Queries a table where each row represents a transcript.
# Get penglish-north american transcripts in in childes
transcripts <- getTranscripts(corpusName = 'childes',
corpora = c('childes', 'Eng-NA'))
#> [1] "Fetching data, please wait..."
#> [1] "Success!"
path | filename | languages | media | date | pid | designType | activityType | groupType |
---|---|---|---|---|---|---|---|---|
childes/Eng-NA/Bates/Free20/amy | amy | eng | NULL | NULL | 11312/c-00015218-1 | cross | toyplay | TD |
childes/Eng-NA/Bates/Free20/betty | betty | eng | NULL | NULL | 11312/c-00015219-1 | cross | toyplay | TD |
childes/Eng-NA/Bates/Free20/chuck | chuck | eng | NULL | NULL | 11312/c-00015220-1 | cross | toyplay | TD |
childes/Eng-NA/Bates/Free20/doug | doug | eng | NULL | NULL | 11312/c-00015221-1 | cross | toyplay | TD |
childes/Eng-NA/Bates/Free20/ed | ed | eng | NULL | NULL | 11312/c-00015222-1 | cross | toyplay | TD |
Queries a table where each row represents a participant (speaker) listed in a transcript.
# Get english-north american participants in childes
participants <- getParticipants(corpusName = 'childes',
corpora = c('childes',
'Eng-NA'))
#> [1] "Fetching data, please wait..."
#> [1] "Success!"
filename | path | who | name | role | language | monthage | age | sex | numwords | numutts | avgutt | medianutt |
---|---|---|---|---|---|---|---|---|---|---|---|---|
amy | childes/Eng-NA/Bates/Free20/amy | CHI | NULL | Target_Child | eng | 20 | 1;08.00 | female | 33 | 32 | 1.03125 | 1 |
amy | childes/Eng-NA/Bates/Free20/amy | MOT | NULL | Mother | eng | NULL | NULL | female | 220 | 80 | 2.75 | 3 |
betty | childes/Eng-NA/Bates/Free20/betty | MOT | NULL | Mother | eng | NULL | NULL | female | 354 | 93 | 3.806452 | 4 |
betty | childes/Eng-NA/Bates/Free20/betty | CHI | Betty | Target_Child | eng | 20 | 1;08.00 | female | 13 | 12 | 1.083333 | 1 |
chuck | childes/Eng-NA/Bates/Free20/chuck | CHI | Chuck | Target_Child | eng | 20 | 1;08.00 | male | 67 | 48 | 1.395833 | 1 |
Queries a table with all the words from the selected transcripts, one word (token) per row.
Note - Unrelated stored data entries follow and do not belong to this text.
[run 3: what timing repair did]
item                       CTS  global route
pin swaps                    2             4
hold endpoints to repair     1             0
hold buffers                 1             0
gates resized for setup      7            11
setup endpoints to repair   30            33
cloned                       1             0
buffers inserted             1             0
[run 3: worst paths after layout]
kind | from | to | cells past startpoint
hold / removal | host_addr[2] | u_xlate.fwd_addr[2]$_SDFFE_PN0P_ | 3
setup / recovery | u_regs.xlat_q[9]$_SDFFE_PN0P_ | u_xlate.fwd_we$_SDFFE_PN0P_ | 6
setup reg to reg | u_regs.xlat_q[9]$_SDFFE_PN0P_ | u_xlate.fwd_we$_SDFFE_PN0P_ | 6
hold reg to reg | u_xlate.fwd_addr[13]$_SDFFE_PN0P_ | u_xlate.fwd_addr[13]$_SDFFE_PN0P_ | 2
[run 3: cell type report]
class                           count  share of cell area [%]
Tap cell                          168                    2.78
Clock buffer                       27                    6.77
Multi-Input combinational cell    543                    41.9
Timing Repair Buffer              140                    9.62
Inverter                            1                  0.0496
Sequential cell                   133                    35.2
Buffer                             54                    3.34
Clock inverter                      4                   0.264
File: src/rtl/nextpc_pkg.sv
package nextpc_pkg;
  localparam int INSN_W = 16;
  localparam int CLS_W  = 4;

  typedef enum logic [CLS_W-1:0] {
    BC_NONE = 4'd0,
    BC_BRA  = 4'd1,
    BC_BSR  = 4'd2,
    BC_BTS  = 4'd3,
    BC_BFS  = 4'd4,
    BC_JMP  = 4'd5,
    BC_JSR  = 4'd6,
    BC_BRAF = 4'd7,
    BC_BSRF = 4'd8,
    BC_RTS  = 4'd9
  } br_class_t;
endpackage

File: src/rtl/nextpc_decode.sv
module nextpc_decode
  import nextpc_pkg::*;
(
  input  logic [INSN_W-1:0] insn,
  output br_class_t         cls
);
  logic [3:0] nb0, nb1, nb2, nb3;

  assign nb0 = insn[15:12];
  assign nb1 = insn[11:8];
  assign nb2 = insn[7:4];
  assign nb3 = insn[3:0];

  // The patterns are disjoint, so the order of the tests only affects layout.
  always_comb begin
    cls = BC_NONE;
    if (nb0 == 4'hA) begin
      cls = BC_BRA;
    end else if (nb0 == 4'hB) begin
      cls = BC_BSR;
    end else if (nb0 == 4'h8 && nb1 == 4'hD) begin
      cls = BC_BTS;
    end else if (nb0 == 4'h8 && nb1 == 4'hF) begin
      cls = BC_BFS;
    end else if (nb0 == 4'h4 && nb3 == 4'hB && nb2 == 4'h0) begin
      cls = BC_JSR;
    end else if (nb0 == 4'h4 && nb3 == 4'hB && nb2 == 4'h2) begin
      cls = BC_JMP;
    end else if (nb0 == 4'h0 && nb3 == 4'h3 && nb2 == 4'h0) begin
      cls = BC_BSRF;
    end else if (nb0 == 4'h0 && nb3 == 4'h3 && nb2 == 4'h2) begin
      cls = BC_BRAF;
    end else if (insn == 16'h000B) begin
      cls = BC_RTS;
    end
  end
endmodule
# Get tokens (words) from one transcript.
tokens <- getTokens(corpusName = 'childes',
corpora = c('childes',
'Eng-NA',
'MacWhinney',
'010411a'));
#> [1] "Fetching data, please wait..."
#> [1] "Success!"
filename | path | uid | wordnum | role | who | word | stem | pos |
---|---|---|---|---|---|---|---|---|
010411a | childes/Eng-NA/MacWhinney/010411a | 0 | 0 | Father | FAT | wanna | want | v |
010411a | childes/Eng-NA/MacWhinney/010411a | 0 | 1 | Father | FAT | give | give | v |
010411a | childes/Eng-NA/MacWhinney/010411a | 0 | 2 | Father | FAT | me | me | pro:obj |
010411a | childes/Eng-NA/MacWhinney/010411a | 0 | 3 | Father | FAT | a | a | det:art |
010411a | childes/Eng-NA/MacWhinney/010411a | 0 | 4 | Father | FAT | kiss | kiss | n |
Queries a table with all the words from the selected transcripts condensed into “types” based on word form and part of speech.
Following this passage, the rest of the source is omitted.